Due to the balance required to maintain adequate blood flow to the systemic and pulmonary circulations, infants in the interstage period face multiple risks:

- Low Oxygen Saturation: Oxygen saturation remains low during the interstage period because there is mixing between the systemic and pulmonic circulations.
- Poor Weight Gain: Many infants experience difficulty with feeding and growth. Due to the increased energy demands of a single-ventricle heart, they often require higher caloric intake. Slow weight gain can impact readiness for the Glenn procedure.
- Heart Failure: The single ventricle must support both systemic and pulmonary circulation, which can lead to heart failure if demands exceed functional capacity.
- Arrhythmias: Abnormal heart rhythms can occur due to the congenital defect or secondary to manipulation of cardiac tissue during surgery.
- Shunt Obstruction: The shunt (mBTTs or Sano) placed during the Norwood procedure that re-establishes pulmonary circulation can become narrowed or obstructed, necessitating urgent intervention.

=== Long-Term Outcomes ===
Long-term survival rates for children with single ventricle physiology are improving as medical and surgical advancements continue. In the major SVR trial (Single Ventricle Reconstruction) the transplant-free survival rate was only 54-59% amongst patients who underwent the Norwood procedure. These patients experience ongoing health challenges and require lifelong cardiology follow-up.

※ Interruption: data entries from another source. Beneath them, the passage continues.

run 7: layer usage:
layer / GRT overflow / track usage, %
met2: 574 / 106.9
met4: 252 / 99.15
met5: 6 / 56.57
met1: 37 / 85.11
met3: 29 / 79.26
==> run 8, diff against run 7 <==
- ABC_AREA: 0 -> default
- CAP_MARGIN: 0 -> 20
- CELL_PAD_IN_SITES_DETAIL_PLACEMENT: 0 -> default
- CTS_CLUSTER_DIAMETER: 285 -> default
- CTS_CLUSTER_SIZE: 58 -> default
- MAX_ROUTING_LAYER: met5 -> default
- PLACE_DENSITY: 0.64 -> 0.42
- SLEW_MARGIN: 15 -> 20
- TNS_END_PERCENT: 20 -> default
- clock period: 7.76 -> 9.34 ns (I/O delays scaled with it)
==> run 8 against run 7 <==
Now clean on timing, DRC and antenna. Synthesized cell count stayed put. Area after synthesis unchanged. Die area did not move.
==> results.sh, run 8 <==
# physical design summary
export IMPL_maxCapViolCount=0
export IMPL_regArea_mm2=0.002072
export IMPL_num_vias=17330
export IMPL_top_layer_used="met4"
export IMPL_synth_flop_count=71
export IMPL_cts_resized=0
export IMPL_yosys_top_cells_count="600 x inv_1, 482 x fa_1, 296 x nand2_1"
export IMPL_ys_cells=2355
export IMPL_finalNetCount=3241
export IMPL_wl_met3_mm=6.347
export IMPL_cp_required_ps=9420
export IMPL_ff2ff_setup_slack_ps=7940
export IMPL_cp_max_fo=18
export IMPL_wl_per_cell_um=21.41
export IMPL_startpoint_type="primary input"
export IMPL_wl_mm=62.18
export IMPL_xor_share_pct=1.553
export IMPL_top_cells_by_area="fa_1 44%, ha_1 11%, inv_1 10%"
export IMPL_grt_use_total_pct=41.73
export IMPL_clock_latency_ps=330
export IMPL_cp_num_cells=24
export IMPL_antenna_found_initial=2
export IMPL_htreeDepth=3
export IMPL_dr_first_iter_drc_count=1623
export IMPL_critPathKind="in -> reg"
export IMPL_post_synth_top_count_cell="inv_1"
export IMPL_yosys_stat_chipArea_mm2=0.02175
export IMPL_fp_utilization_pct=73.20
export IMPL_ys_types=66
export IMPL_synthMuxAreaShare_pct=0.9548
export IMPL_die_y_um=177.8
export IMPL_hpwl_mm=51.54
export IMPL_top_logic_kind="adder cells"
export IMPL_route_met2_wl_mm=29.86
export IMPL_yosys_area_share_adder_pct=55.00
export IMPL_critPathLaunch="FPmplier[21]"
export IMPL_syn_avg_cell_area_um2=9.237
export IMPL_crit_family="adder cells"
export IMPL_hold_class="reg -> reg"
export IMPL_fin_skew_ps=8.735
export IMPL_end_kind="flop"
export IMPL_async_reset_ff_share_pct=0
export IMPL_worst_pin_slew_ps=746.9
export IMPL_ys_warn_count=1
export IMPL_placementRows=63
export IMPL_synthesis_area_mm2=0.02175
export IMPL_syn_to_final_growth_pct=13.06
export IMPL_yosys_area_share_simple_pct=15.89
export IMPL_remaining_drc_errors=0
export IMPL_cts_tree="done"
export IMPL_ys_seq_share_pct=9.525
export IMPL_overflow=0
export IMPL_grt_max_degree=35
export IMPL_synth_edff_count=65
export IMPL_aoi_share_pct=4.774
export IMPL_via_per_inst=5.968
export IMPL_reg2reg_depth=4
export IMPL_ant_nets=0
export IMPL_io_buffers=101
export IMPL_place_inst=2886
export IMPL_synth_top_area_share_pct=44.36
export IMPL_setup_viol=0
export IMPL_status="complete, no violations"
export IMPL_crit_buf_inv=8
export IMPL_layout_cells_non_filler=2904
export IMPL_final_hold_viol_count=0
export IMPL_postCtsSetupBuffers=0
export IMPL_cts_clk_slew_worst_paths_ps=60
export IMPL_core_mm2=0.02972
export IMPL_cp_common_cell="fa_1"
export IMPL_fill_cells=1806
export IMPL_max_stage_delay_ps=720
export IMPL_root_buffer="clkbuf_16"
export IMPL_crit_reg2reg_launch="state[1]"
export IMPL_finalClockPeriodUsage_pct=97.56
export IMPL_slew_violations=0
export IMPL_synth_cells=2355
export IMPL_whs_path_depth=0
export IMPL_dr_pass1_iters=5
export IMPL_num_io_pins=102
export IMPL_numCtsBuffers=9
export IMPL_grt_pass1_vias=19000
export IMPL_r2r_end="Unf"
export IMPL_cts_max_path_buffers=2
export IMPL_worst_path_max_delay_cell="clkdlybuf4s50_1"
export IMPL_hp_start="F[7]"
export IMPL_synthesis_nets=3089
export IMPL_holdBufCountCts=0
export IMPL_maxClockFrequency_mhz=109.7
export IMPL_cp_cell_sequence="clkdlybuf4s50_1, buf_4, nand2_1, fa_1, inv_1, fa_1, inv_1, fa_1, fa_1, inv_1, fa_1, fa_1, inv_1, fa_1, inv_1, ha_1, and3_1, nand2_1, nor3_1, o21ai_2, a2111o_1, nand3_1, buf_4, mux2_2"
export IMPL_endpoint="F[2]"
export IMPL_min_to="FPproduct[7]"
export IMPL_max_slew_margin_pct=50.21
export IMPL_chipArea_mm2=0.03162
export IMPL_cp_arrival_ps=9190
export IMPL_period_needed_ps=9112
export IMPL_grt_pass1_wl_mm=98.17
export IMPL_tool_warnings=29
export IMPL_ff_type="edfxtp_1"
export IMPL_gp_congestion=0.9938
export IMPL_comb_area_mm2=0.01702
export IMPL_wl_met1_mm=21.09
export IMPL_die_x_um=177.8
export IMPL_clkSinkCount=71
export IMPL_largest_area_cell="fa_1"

==== Neurodevelopment ====
Children with single-ventricle physiology who undergo the Norwood procedure often experience neurodevelopmental impairment. Neurodevelopmental and behavioral impairments are the most common long-term morbidity for children with single ventricle cardiac defects. Children's hospitals have begun to implement multidisciplinary neurodevelopmental care teams as part of the standard of care for this population. The impact of these interventional programs remains an active area of research.

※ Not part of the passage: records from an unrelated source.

the previous run:
## system
module system
  #(parameter WIDTH = 24)
   (input aclk,
    input aresetn,
    input [WIDTH-1:0] s_axis_tdata,
    input s_axis_tvalid,
    output s_axis_tready,
    input s_axis_tlast,
    input [3:0] s_axis_tuser,
    output [2*WIDTH-1:0] m_axis_tdata,
    output m_axis_tvalid,
    input m_axis_tready,
    output m_axis_tlast,
    output [3:0] m_axis_tuser);
Settings: LEC_CHECK=0, CAP_MARGIN=40, CORE_MARGIN=2, CORE_UTILIZATION=70, CTS_CLUSTER_DIAMETER=232, CTS_CLUSTER_SIZE=15, GPL_TIMING_DRIVEN=1, MAX_ROUTING_LAYER=met4, PLACE_DENSITY_LB_ADDON=0.27, SETUP_SLACK_MARGIN=0.42, SLEW_MARGIN=20, TNS_END_PERCENT=75; clock period 2.09 ns.
run.sh (not shown) runs the stock make flow with config.mk's settings and CLKGATE_MAP_FILE=.
The previous run did not finish; a tool error ended it in global routing (5_1_grt).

Factors affecting neurodevelopment in these children include:

- Fetal brain dysmaturation
- Intraoperative hypoxia
- Use of cardiopulmonary bypass
- Strokes
- Seizures
- Arrhythmias
- Heart failure
- Extended hospitalizations

Children who undergo the Norwood procedure may experience a range of neurodevelopmental issues, such as:

- Cognitive Delays
- Motor Delays
- Behavioral and Social Challenges
- Learning Disabilities
- Psychological Concerns

== History ==

First ever series of documented Norwood procedures were performed by Dr. William Imon Norwood between 1979 and 1981. Dr. Norwood was an American physician who completed his fellowship in cardiothoracic pediatric surgery at Boston Children's Medical Center (BCMC), Boston Massachusetts. During his time at BCMC he became interested in the most complex congenital heart defects, particularly HLHS. Under direct supervision of his program mentor Dr. Aldo Castañeda, he performed and later perfected what would become the three stage Norwood palliation. After successful publication of his work in 1981, Dr. Norwood joined the Project Hope stationed in Krakow, Poland. There, he continued to develop and refine his work: he was responsible for Poland's first ever Fontan procedure in a patient with single ventricle pathology.